Many studies have indicated the importance of natural hybridization in the evolution of genus Coffea and, in particular, the cultivars. Several data sets have detected signatures of introgressive hybridization involving various species, including genetic exchange between the cultivar and its diploid progenitors (Cros et al. 1998; Mahe et al. 2007). However, the most significant class of hybridization—in terms of the origin of the cultivar— was the allopolyploid formation of C. arabica. The origin of this taxon is now known to be from a natural allopolyploid speciation event (see discussion by Ruas et al. 2003). Though the allopolyploid derivation of this species is well established, identifying the diploid progenitors for this species has been problematic. Raina et al. (1998) applied in situ hybridization to test for the genomic components of C. arabica. Results from this analysis led to the inference of Coffea eugenioides and Coffea congensis as the progenitors of this tetraploid. In contrast, though Lashermes et al. (1999) also identified C. eugenioides as one parent of the cultivar, they identified the other major cultivated species, C. canephora, as the second progenitor lineage.

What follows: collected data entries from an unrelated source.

[config.mk]
export PLATFORM = sky130hd
export DESIGN_NAME = uart_pwr_ctrl
export DESIGN_NICKNAME = d
export VERILOG_FILES = /design/src/rtl/uart_pwr_pkg.sv /design/src/rtl/uart_pwr_sync.sv /design/src/rtl/uart_pwr_half.sv /design/src/rtl/uart_pwr_ctrl.sv
export SDC_FILE = /design/constraint.sdc
export NUM_CORES = 1
export LEC_CHECK = 0
export ABC_CLOCK_PERIOD_IN_PS = 1000
export BUFFER_PORTS_ARGS = -buffer_cell sky130_fd_sc_hd__buf_4
export CORE_MARGIN = 4
export CORE_UTILIZATION = 35
export CTS_CLUSTER_DIAMETER = 100
export CTS_CLUSTER_SIZE = 25
export DETAILED_ROUTE_END_ITERATION = 7
export PLACE_DENSITY = 0.56
export SLEW_MARGIN = 20
export SYNTH_ARGS = -nofsm -noshare
export SYNTH_HDL_FRONTEND = slang
export SYNTH_SLANG_ARGS = --single-unit
[constraint.sdc]
create_clock -name clk -period 1 [get_ports clk]
set_clock_uncertainty 0.1 [all_clocks]
set_input_delay 0.05 -clock clk [delete_from_list [all_inputs] [get_ports clk]]
set_output_delay 0.05 -clock clk [all_outputs]
set_load 0.01 [all_outputs]
[src/rtl/uart_pwr_pkg.sv]
package uart_pwr_pkg;

  // Power state of one half (transmit or receive) of a channel
  typedef enum logic [1:0] {
    HS_ON     = 2'd0,
    HS_AUTO   = 2'd1,
    HS_FORCED = 2'd2
  } half_state_e;

  // Default qualification window before automatic entry
  localparam int unsigned DEF_ENTRY_HOLD = 2;
  // Default synchronizer depth for asynchronous lines
  localparam int unsigned DEF_SYNC_STAGES = 2;

endpackage

[src/rtl/uart_pwr_sync.sv]
// Multi-flop synchronizer followed by a change detector.
module uart_pwr_sync #(
  parameter int unsigned STAGES    = 2,
  parameter logic        RESET_VAL = 1'b1
) (
  input  logic clk,
  input  logic rst,
  input  logic d_async,
  output logic change
);
  // Stages 0..STAGES-1 synchronize; stage STAGES holds the previous value
  logic [STAGES:0] sh_q;

  always_ff @(posedge clk) begin
    if (rst) begin
      sh_q <= {(STAGES+1){RESET_VAL}};
    end else begin
      sh_q <= {sh_q[STAGES-1:0], d_async};
    end
  end

  assign change = sh_q[STAGES] ^ sh_q[STAGES-1];

endmodule

[src/rtl/uart_pwr_half.sv]
// Power sequencer for one half of a channel.
module uart_pwr_half
  import uart_pwr_pkg::*;
#(
  parameter int unsigned ENTRY_HOLD = DEF_ENTRY_HOLD
) (
  input  logic clk,
  input  logic rst,
  input  logic force_pd,
  input  logic auto_en,
  input  logic idle_ok,
  input  logic wake,
  output logic pd,
  output logic clk_en
);
  localparam int unsigned CW = (ENTRY_HOLD > 1) ? $clog2(ENTRY_HOLD) : 1;
  localparam logic [CW-1:0] LAST = CW'(ENTRY_HOLD - 1);

  half_state_e   state_q, state_d;
  logic [CW-1:0] cnt_q, cnt_d;
  logic          pd_d;

  always_comb begin
    state_d = state_q;
    cnt_d   = '0;
    if (force_pd) begin
      state_d = HS_FORCED;
    end else if (!auto_en) begin
      state_d = HS_ON;
    end else if (state_q == HS_AUTO) begin
      state_d = wake ? HS_ON : HS_AUTO;
    end else if (idle_ok && !wake) begin
      // qualifying cycle: count until the hold window is complete
      if (cnt_q == LAST) begin
        state_d = HS_AUTO;
      end else begin
        state_d = HS_ON;
        cnt_d   = cnt_q + CW'(1);
      end
    end else begin
      // activity, a wake strobe or a released force restarts qualification
      state_d = HS_ON;
    end
  end

  assign pd_d = (state_d != HS_ON);

  always_ff @(posedge clk) begin
    if (rst) begin
      state_q <= HS_ON;
      cnt_q   <= '0;
      pd      <= 1'b0;
      clk_en  <= 1'b1;
    end else begin
      state_q <= state_d;
      cnt_q   <= cnt_d;
      pd      <= pd_d;
      clk_en  <= !pd_d;
    end
  end

endmodule

[src/rtl/uart_pwr_ctrl.sv]
// Automatic power-down controller for NUM_CH UART channels.
module uart_pwr_ctrl
  import uart_pwr_pkg::*;
#(
  parameter int unsigned NUM_CH      = 2,
  parameter int unsigned ENTRY_HOLD  = DEF_ENTRY_HOLD,
  parameter int unsigned SYNC_STAGES = DEF_SYNC_STAGES
) (
  input  logic              clk,
  input  logic              rst,
  input  logic [NUM_CH-1:0] cfg_force_pd,
  input  logic [NUM_CH-1:0] cfg_auto_en,
  input  logic [NUM_CH-1:0] tx_hold_empty,
  input  logic [NUM_CH-1:0] tx_shift_empty,
  input  logic [NUM_CH-1:0] tx_wr,
  input  logic [NUM_CH-1:0] rx_fifo_empty,
  input  logic [NUM_CH-1:0] rx_idle,
  input  logic [NUM_CH-1:0] rxd_async,
  input  logic [NUM_CH-1:0] ri_async,
  output logic [NUM_CH-1:0] tx_pd,
  output logic [NUM_CH-1:0] rx_pd,
  output logic [NUM_CH-1:0] tx_clk_en,
  output logic [NUM_CH-1:0] rx_clk_en,
  output logic [NUM_CH-1:0] ri_irq
);
  logic [NUM_CH-1:0] rxd_chg;
  logic [NUM_CH-1:0] ri_chg;

  for (genvar ch = 0; ch < NUM_CH; ch++) begin : g_ch
    uart_pwr_sync #(
      .STAGES   (SYNC_STAGES),
      .RESET_VAL(1'b1)
    ) u_rxd_sync (
      .clk    (clk),
      .rst    (rst),
      .d_async(rxd_async[ch]),
      .change (rxd_chg[ch])
    );

    uart_pwr_sync #(
      .STAGES   (SYNC_STAGES),
      .RESET_VAL(1'b1)
    ) u_ri_sync (
      .clk    (clk),
      .rst    (rst),
      .d_async(ri_async[ch]),
      .change (ri_chg[ch])
    );

    uart_pwr_half #(
      .ENTRY_HOLD(ENTRY_HOLD)
    ) u_tx_half (
      .clk     (clk),
      .rst     (rst),
      .force_pd(cfg_force_pd[ch]),
      .auto_en (cfg_auto_en[ch]),
      .idle_ok (tx_hold_empty[ch] & tx_shift_empty[ch]),
      .wake    (tx_wr[ch]),
      .pd      (tx_pd[ch]),
      .clk_en  (tx_clk_en[ch])
    );

    uart_pwr_half #(
      .ENTRY_HOLD(ENTRY_HOLD)
    ) u_rx_half (
      .clk     (clk),
      .rst     (rst),
      .force_pd(cfg_force_pd[ch]),
      .auto_en (cfg_auto_en[ch]),
      .idle_ok (rx_fifo_empty[ch] & rx_idle[ch]),
      .wake    (rxd_chg[ch]),
      .pd      (rx_pd[ch]),
      .clk_en  (rx_clk_en[ch])
    );

    // Ring-indicator interrupt runs on the always-on clock in every state
    always_ff @(posedge clk) begin
      if (rst) begin
        ri_irq[ch] <= 1'b0;
      end else begin
        ri_irq[ch] <= ri_chg[ch];
      end
    end
  end

endmodule

## Yosys cells after proc, flatten, opt, wreduce, memory -nomap -nowiden

Index checks and enable logic that the tools add are counted.

- Bits in latches: 0
- Memory bits (read-only): 0
- Bits in writable memories: 0
- Flip-flop bits (word level): 34
- Memories kept: 0

- $mul: 0
- Div/mod/pow operators: 0
- Bitwise logic cells: 14
- Equal/unequal tests: 4
- Add/sub/neg operators: 4
- $lt $le $gt $ge: 0
- Muxes and demuxes: 24
- Reductions and logical operators: 20
- Shift-type cells: 0

Operators by type and width:

| operator | count |
|---|---|
| $mux 2 | 12 |
| $reduce_or 6->1 | 4 |
| $mux 1 | 12 |
| $eq 2x1->1 const B | 4 |
| $logic_not 1->1 | 8 |
| $reduce_bool 2->1 | 4 |
| $not 1->1 | 6 |
| $add 1x1->1 const B | 4 |
| $and 1x1->1 | 4 |
| $logic_and 1x1->1 | 4 |
| $xor 1x1->1 | 4 |

## Depth between registers and ports, before layout

Gate-level depths: netlist of run 1.

- Depth after elaboration: 9
- Gate-level depth with buffers: 3
- Depth with buffers taken out: 3

## Modules after synthesis

A second synthesis of run 1 with hierarchy kept.

- Cells, all modules: 96
- Area total of the unflattened synthesis: 1178.6 um^2

Modules (own cells, without submodules):

| module | area each (um^2) | cells each | instances |
|---|---|---|---|
| uart_pwr_half | 187.7 | 15 | 4 |
| uart_pwr_sync | 87.6 | 7 | 4 |
| uart_pwr_ctrl | 77.6 | 8 | 1 |

## Least setup slack after synthesis of run 1

No wires, ideal clock.

- Path kind: register -> register
- From: reg g_ch[1].u_rxd_sync.sh_q[1]
- To: reg g_ch[1].u_rx_half.clk_en
- Cell stages (with the launch flop): 4
- Buffers on the path: 0
- Arrival: 0.873 ns
- Setup time: 0.122 ns
- Clock period less this slack: 1.095 ns
- Data required time: 0.778 ns
- Path slack: -0.095 ns
- Cells stage by stage: dfxtp_1 xnor2_1 nand2_1 a221o_1

- Longest elaborated chain between the ends: 9
- Elaborated cells on any way between the ends: 10
- Those cells by class: mux (5); bitwise (1); reduce/logical (4)

RTL lines:

| what | line | RTL |
|---|---|---|
| start, declared | uart_pwr_sync.sv:12 | `logic [STAGES:0] sh_q;` |
| start signal, assigned | uart_pwr_sync.sv:16 | `sh_q <= {(STAGES+1){RESET_VAL}};` |
| start signal, assigned | uart_pwr_sync.sv:18 | `sh_q <= {sh_q[STAGES-1:0], d_async};` |
| $xor 1x1->1 (*) | uart_pwr_sync.sv:22 | `assign change = sh_q[STAGES] ^ sh_q[STAGES-1];` |
| $logic_not 1->1 | uart_pwr_half.sv:32 | `end else if (idle_ok && !wake) begin` |
| $logic_and 1x1->1 | uart_pwr_half.sv:32 |  |
| $mux 1 | uart_pwr_half.sv:32 |  |
| $mux 2 (*) | uart_pwr_half.sv:30 | `end else if (state_q == HS_AUTO) begin` |
| $mux 2 (*) | uart_pwr_half.sv:28 | `end else if (!auto_en) begin` |
| $mux 2 (*) | uart_pwr_half.sv:26 | `if (force_pd) begin` |
| $reduce_bool 2->1 (*) | uart_pwr_half.sv:46 | `assign pd_d = (state_d != HS_ON);` |
| $logic_not 1->1 (*) | uart_pwr_half.sv:58 | `clk_en <= !pd_d;` |
| end signal, assigned | uart_pwr_half.sv:58 |  |
| end, declared | uart_pwr_half.sv:14 | `output logic clk_en` |

Every way passes the cells marked *; elsewhere a longest branch is shown, timed or not.
A chain may end at the register's enable or synchronous reset.

## Worst setup path in the final report of run 1

Ends and elaborated chain as after synthesis.

==> impl_results.md, run 1 <==
* Critical path startpoint category: flip-flop
* Worst hold path depth at 2
* Die W at around 64 microns
* Mapped Cells at 103
* TritonCTS clock tree: built
* Final Max Slew Viols at 0
* Setup TNS at -335 ps
* 1st-iter DRT viols at 12
* Data arrival, critical path at ~1300 ps
* Yosys warns at 0
* Clock Tree Buf Depth at 2
* Failing checks: hold timing, setup timing
* Drt wl/cell at 10.7 microns
* R2r setup slk at -140 ps
* Final Critical Period at between 1000 and 1500 ps
* Post-Syn Area at 1110 sq um
* Worst Hold Class: in -> reg
* Antenna violations before repair at 0
* Initial Utilization at 0.364
* Largest family of logic cells by synthesized area: simple AND/OR/NAND/NOR gates
* First-pass GRT wire length at about 3200 microns
* Final HPWL DP at approximately 1300 microns
* Tot Pwr at ~2.4 mW
* Worst flop-to-flop path startpoint: g_ch[1].u_rxd_sync.sh_q[1]
* Io pins at 30
* Slew HR at 0.810
* Compound-Gate Fraction of Synth Area at 0.0744
* Worst path required time at ~1100 ps
* Reg clk slew, reported paths at 90 ps
* Max Freq at between 0.8 and 0.9 GHz
* Slew @ Worst Pin at about 280 ps
* CTS Buf Count at 5
* Drt first pass iters at 2
* Port Buf Inserts at 29
* Simple-gate share of the synthesized area at 0.248
* CP max FO at 4
* Filler Cells Inserted at ~290
* Layout cells sized above 1 at 0.497
* Row count at 20
* Fin crit share at 1.14
* RePlAce Congestion at about 0.73
* Final setup fails at 3
* Syn Nets at between 100 and 150
* H-tree Lvls at 2
* Total number of vias at 839
* DR DRC count at 0
* Maximum VDD drop at 0.921 mV
* Synthesis-stage register bit count at 32
* CP cell instances: xnor2_2 -> nand2_2 -> a221o_1
* Nets at 170
* Reg2reg path depth at 3
* Number of global-route vias before repair at 774
* PwrDens at between 1000 and 1500 nW/um^2
* Die Y at ~64 microns
* Final hold vios at 11
* Post-synthesis adder-cell area fraction at 0
* Mux contribution to synthesized area at 0
* Sequential area share after synthesis at 0.577
* Outcome: finished, violations left
* CP Capture Type: flip-flop
* Max Cap Viol at 0
* Root Driver: clkbuf_4
* Layout area overhead at 51.1%
* Avg Inst Size Synth at around 11 sq um
* Total track usage at 0.107
* Vias per inst at between 4 and 5
* Inserted Diodes at 0
* Die area at approximately 4100 sq um
* Largest net degree at the start of global routing at 12
* Worst hold start: cfg_force_pd[1]
* Crit path largest cell delay at 340 ps
* RSZ-0062 raised after global routing: true
* Core outline area at just over 3000 sq um
* Synth Area in XOR/XNOR at 0.0316
* Final wirelength at 2080 microns
* GRT overflow at 0
* Post-synth cell types at 30
* Leakage at between 0.6 and 0.7 nW
* Clk_lat worst skew at ~330 ps
* Clock Sinks at 32
* DRT antenna net count at 0
* Worst-case hold slack at -167 ps
* Final setup margin at -143 ps
* Type of the worst setup path: reg -> reg
* Critical R2R Capture: g_ch[1].u_rx_half.clk_en
* Worst Hold Path EP: g_ch[1].u_rx_half.cnt_q
* Slowest CP cell: dfxtp_2
==> final cells by class <==
type	instances	area, sq um	area share
repair buffers	50	417	0.249
inverters	2	7.51	0.00448
flip-flops and latches	32	646	0.385
clock buffers	8	58.8	0.0351
well taps	44	55.1	0.0328
multi-input cells	59	493	0.294
==> placed cells by master (no fill, tap or decap), types with 3 or more instances in the layout <==
cell           synthesis  routed
dlygate4sd3_1          0      15
nor2_1                 5       5
dfxtp_2                0       4
nor2b_1                6       3
or2_2                 12      12
dfxtp_1               32      28
nand2_1                6       5
clkbuf_4               0       5
buf_4                  8      34
==> worst max path at each step <==
| stage | startpoint | end | slack [ps] |
|---|---|---|---|
| final | g_ch[1].u_rxd_sync.sh_q[1] | g_ch[1].u_rx_half.clk_en | -140 |
| after global routing | g_ch[1].u_rxd_sync.sh_q[1] | g_ch[1].u_rx_half.clk_en | -160 |
| after CTS | g_ch[1].u_rxd_sync.sh_q[2] | g_ch[1].u_rx_half.cnt_q | -110 |
| after detailed placement | g_ch[1].u_rxd_sync.sh_q[1] | g_ch[1].u_rx_half.clk_en | -90 |
| after global placement | g_ch[1].u_rxd_sync.sh_q[2] | g_ch[1].u_rx_half.clk_en | -80 |
| after floorplan | g_ch[1].u_rxd_sync.sh_q[2] | g_ch[1].u_rx_half.clk_en | -50 |
==> per-layer routing <==
layer,vias up,share of wire,track usage
met5,-,0,0
met4,0,0.025,0.0633
met3,5,0.076,0.0633
met2,22,0.50,0.165
met1,381,0.40,0.111
li1,431,-,-
==> power breakdown <==
group | total, mW | switching (mW) | internal [mW]
Combinational | 0.285 | 0.106 | 0.178
Clock | 0.743 | 0.397 | 0.347
Sequential | 1.34 | 0.0206 | 1.32
==> cell families (layout without fill, tap and decap cells) <==
family                 after synthesis  after routing
AND/OR/NAND/NOR                     44             44
flip-flops                          32             32
buffers and inverters               12             60
AO/OA/AOI/OAI                       11             11
XOR/XNOR                             4              4
==> metrics by stage <==
stage,instances,cell area [sq um],utilization,worst slack (ps)
4_1_cts,194,1570,0.514,-106
3_5_place_dp,171,1350,0.443,-90.0
6_report,195,1680,0.549,-143
2_1_floorplan,103,1110,-,-54.1
3_3_place_gp,171,1350,0.443,-79.6
5_1_grt,195,1680,0.549,-164
==> worst max-delay path, delay by kind of cell, from the launching register on <==
kind	cells	cell delay, ps
flip-flops	1	340
XOR/XNOR	1	160
AO/OA/AOI/OAI	1	320
AND/OR/NAND/NOR	1	110
==> Yosys cell counts (all sizes together) <==
library cell / n / area (sq um)
nand2: 6 / 22.5
nor3: 1 / 5.00
buf: 9 / 65.1
o31a: 1 / 8.76
a221o: 1 / 10.0
dfxtp: 32 / 641
inv: 2 / 7.51
o21bai: 1 / 7.51
nor2: 5 / 18.8
a31oi: 2 / 12.5
nand2b: 3 / 26.3
a221oi: 1 / 8.76
nand4: 1 / 6.26
nor2b: 6 / 37.5
nand3: 2 / 10.0
o21ba: 1 / 10.0
o31ai: 1 / 7.51
a21oi: 2 / 10.0
a21o: 1 / 7.51
xnor2: 4 / 35.0
and2: 1 / 6.26
or3: 2 / 17.5
clkbuf: 1 / 3.75
nor4: 4 / 37.5
nor3b: 1 / 12.5
or2: 12 / 75.1
==> state kept, by name, indices dropped and copies added, names as in the netlist, 3 cells and up <==
| signal | flops |
|---|---|
| g_ch.u_ri_sync.sh_q | 6 |
| g_ch.u_rxd_sync.sh_q | 6 |
| g_ch.u_rx_half.state_q | 3 |
| g_ch.u_tx_half.state_q | 3 |
==> timing repair <==
item	CTS	global route
setup endpoints to repair	5	15
pin swaps	1	11
hold buffers	15	1
hold endpoints to repair	22	12
setup buffers	0	1
resized for setup	2	20
No activity file was read; power rests on OpenSTA's default activity.
==> inputs of run 2 (changes only) <==
--- a/config.mk
+++ b/config.mk
@@ -12,7 +12,7 @@
 export CTS_CLUSTER_DIAMETER = 100
 export CTS_CLUSTER_SIZE = 25
 export DETAILED_ROUTE_END_ITERATION = 7
-export PLACE_DENSITY = 0.56
+export PLACE_DENSITY_LB_ADDON = 0.05
 export SLEW_MARGIN = 20
 export SYNTH_ARGS = -nofsm -noshare
 export SYNTH_HDL_FRONTEND = slang
==> run 2 against run 1 <==
Critical endpoint unchanged; clock-buffer cell count down 2; the run still ends with hold timing, setup timing left; total power up 0.27%; core utilization unchanged; sequential share of layout area up 0.22 points.
==> impl_results.md, run 2 (synthesized netlist as in run 1, its figures left out) <==
* Outcome: finished, violations left
* Failing checks: hold timing, setup timing
* Slew HR at 0.804
* Drt first pass iters at 2
* Port Buf Inserts at 29
* Fin crit share at 1.11
* Maximum VDD drop at 0.685 mV
* Util after Layout at 0.549
* Io pins at 30
* Most frequent cells in the layout: buf_4, dfxtp_1, dlygate4sd3_1, or2_2, clkbuf_4
* Die Y at 64.3 microns
* Int Power at ~1.8 mW
* Setup TNS at -267 ps
* Die W at around 64 microns
* Regs by FF count: g_ch.u_ri_sync.sh_q (6), g_ch.u_rxd_sync.sh_q (6)
* Initial Utilization at 0.364
* Number of global-route vias before repair at 836
* Worst path required time at ~1100 ps
* DR DRC count at 0
* GRT overflow at 0
* Leakage at around 0.68 nW
* Logic pwr share at 0.118
* 1st-iter DRT viols at 21
* Clock Tree Buf Depth at 2
* H-tree Lvls at 2
* RSZ-0062 raised after global routing: true
* Vias per inst at approximately 4.3
* Nets at ~170
* Critical path startpoint category: flip-flop
* Final setup margin at -105 ps
* PwrDens at 1420 nW/um^2
* Final HPWL DP at roughly 1400 microns
* Inserted Diodes at 0
* Root Driver: clkbuf_4
* Clk_lat worst skew at about 330 ps
* Slew @ Worst Pin at between 200 and 300 ps
* Final wirelength at roughly 2100 microns
* Total track usage at 0.112
* Sw frac at 0.232
* Reg clk slew, reported paths at around 90 ps
* Clock Sinks at 32
* Layout area overhead at 51.1%
* Clock network fraction of total power at 0.317
* CP Capture Type: flip-flop
* Worst Hold Class: in -> reg
* Largest net degree at the start of global routing at 16
* Data arrival, critical path at roughly 1200 ps
* DRT antenna net count at 0
* Flop pwr share at 0.565
* TritonCTS clock tree: built
* Row count at 20
* Max Cap Viol at 0
* RePlAce Congestion at around 0.77
* Filler Cells Inserted at approximately 280
* Commonest non-fill, non-tap cell in the layout: buf_4
* Worst-case hold slack at -150 ps
* Drt wl/cell at 11.1 microns
* First-pass GRT wire length at 3390 microns
* Final Critical Period at between 1000 and 1500 ps
* Max Freq at ~0.9 GHz
* Total number of vias at between 800 and 900
* Net Sw Power at 550 uW
* Final hold vios at 14
* Die area at ~4100 sq um
* Type of the worst setup path: reg -> reg
* Final Max Slew Viols at 0
* CTS Buf Count at 5
* Final setup fails at 3
* Layout cells sized above 1 at 0.534
* Antenna violations before repair at 0
* CP max FO at 3
* Core outline area at 3050 sq um
==> run 2: cell count changes in the layout (fill, tap and decap cells not counted), moves of 2 or more <==
cell           delta
clkinv_2          +2
nor4_1            -2
clkbuf_1          -2
buf_4             -2
dlygate4sd3_1     -2
==> run 2: worst max-delay path: stages (launching register included) <==
cell and delay (ps):
dfxtp_2 340, xnor2_2 150, nand2_2 80, a221o_1 320
==> run 2: through the flow <==
stage               setup WS, ps  cell area, sq um  power, mW  std cells
finish                      -105              1680       2.38        192
global route                -142              1680       2.51        192
CTS                        -99.5              1550       2.39        190
detailed placement          -128              1330       1.58        168
global placement           -63.8              1330       1.57        168
floorplan                  -54.1              1110       1.48        103
==> run 2: final timing paths <==
kind	start	endpoint	slack (ps)	cells past startpoint
setup / recovery	g_ch[1].u_rxd_sync.sh_q[1]	g_ch[1].u_rx_half.clk_en	-110	3
hold reg to reg	g_ch[0].u_rxd_sync.sh_q[0]	g_ch[0].u_rxd_sync.sh_q[1]	310	1
hold / removal	cfg_force_pd[1]	g_ch[1].u_rx_half.state_q[0]	-150	2
setup reg to reg	g_ch[1].u_rxd_sync.sh_q[1]	g_ch[1].u_rx_half.clk_en	-110	3
==> run 2: power by group through the flow <==
stage / logic [mW] / registers (mW) / clock network (mW)
final: 0.280 / 1.34 / 0.754
after global routing: 0.306 / 1.35 / 0.854
after CTS: 0.250 / 1.34 / 0.802
after detailed placement: 0.209 / 1.37 / 0
after global placement: 0.206 / 1.37 / 0
after floorplan: 0.112 / 1.36 / 0
==> run 2: layout make-up <==
class | count | area [sq um] | share of cell area
Tap cell | 44 | 55.1 | 0.0328
Timing Repair Buffer | 47 | 393 | 0.234
Clock inverter | 2 | 10.0 | 0.00597
Clock buffer | 6 | 51.3 | 0.0306
Multi-Input combinational cell | 59 | 510 | 0.304
Sequential cell | 32 | 649 | 0.387
Inverter | 2 | 7.51 | 0.00448
==> run 2: per-layer routing <==
metal | vias up | track usage | wire, microns | part of all wire
li1 | 423 | - | - | -
met1 | 372 | 0.120 | 926 | 0.43
met2 | 25 | 0.173 | 1020 | 0.48
met3 | 5 | 0.0475 | 158 | 0.074
met4 | 0 | 0.0871 | 36 | 0.017
met5 | - | 0 | 0 | 0
==> run 2: repair_timing <==
item / CTS / global route
pin swaps: 3 / 10
endpoints found under the hold margin: 23 / 15
hold buffers: 13 / 1
setup buffers: 1 / 2
gates resized for setup: 5 / 24
endpoints found under the setup margin: 7 / 16
==> inputs of run 3 (changes only) <==
--- a/config.mk
+++ b/config.mk
@@ -5,6 +5,7 @@
 export SDC_FILE = /design/constraint.sdc
 export NUM_CORES = 1
 export LEC_CHECK = 0
+export ABC_AREA = 1
 export ABC_CLOCK_PERIOD_IN_PS = 1000
 export BUFFER_PORTS_ARGS = -buffer_cell sky130_fd_sc_hd__buf_4
 export CORE_MARGIN = 4
==> run 3 against run 2 <==
The flow finishes with violations (hold timing); via count is 3.2% higher; sequential power hardly changed; die area is 0.39% higher; non-clock buffer count is 1 higher; worst setup slack better by 120 ps; core utilization is 2.5 points lower; final area is 4.5% lower; critical endpoint unchanged; highest routed layer unchanged.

Recently, Ruas et al. (2003) applied inter-simple sequence repeat markers to test the earlier, conflicting hypotheses. Consistent with the findings of Lashermes et al. (1999), Ruas et al.'s (2003) data indicated the closest genetic associations between C. eugenioides, C. canephora, and C. arabica. Ruas et al. (2003) indicated additional support for C. eugenioides' contribution by reporting its status as the only wild, diploid species shown to produce a beverage with "fine aroma and flavor." They argued that one effect of the genome from this species in the allotetraploid C. arabica might be reflected in the presence of these aroma and flavor characteristics. However, the reticulation that led to the derivation of C. arabica also resulted in ecological novelty relative to its parents. Specifically, C. arabica is adapted to environmental conditions different from either C. eugenioides or C. canephora. This conclusion is supported by C. arabica's native range encompassing an area outside of the distribution of the diploid species (Lashermes et al. 1999). It thus appears likely that the allopolyploid speciation event resulting in C. arabica produced a lineage adapted to both a unique ecological setting and its use as a caffeine delivery system for humans.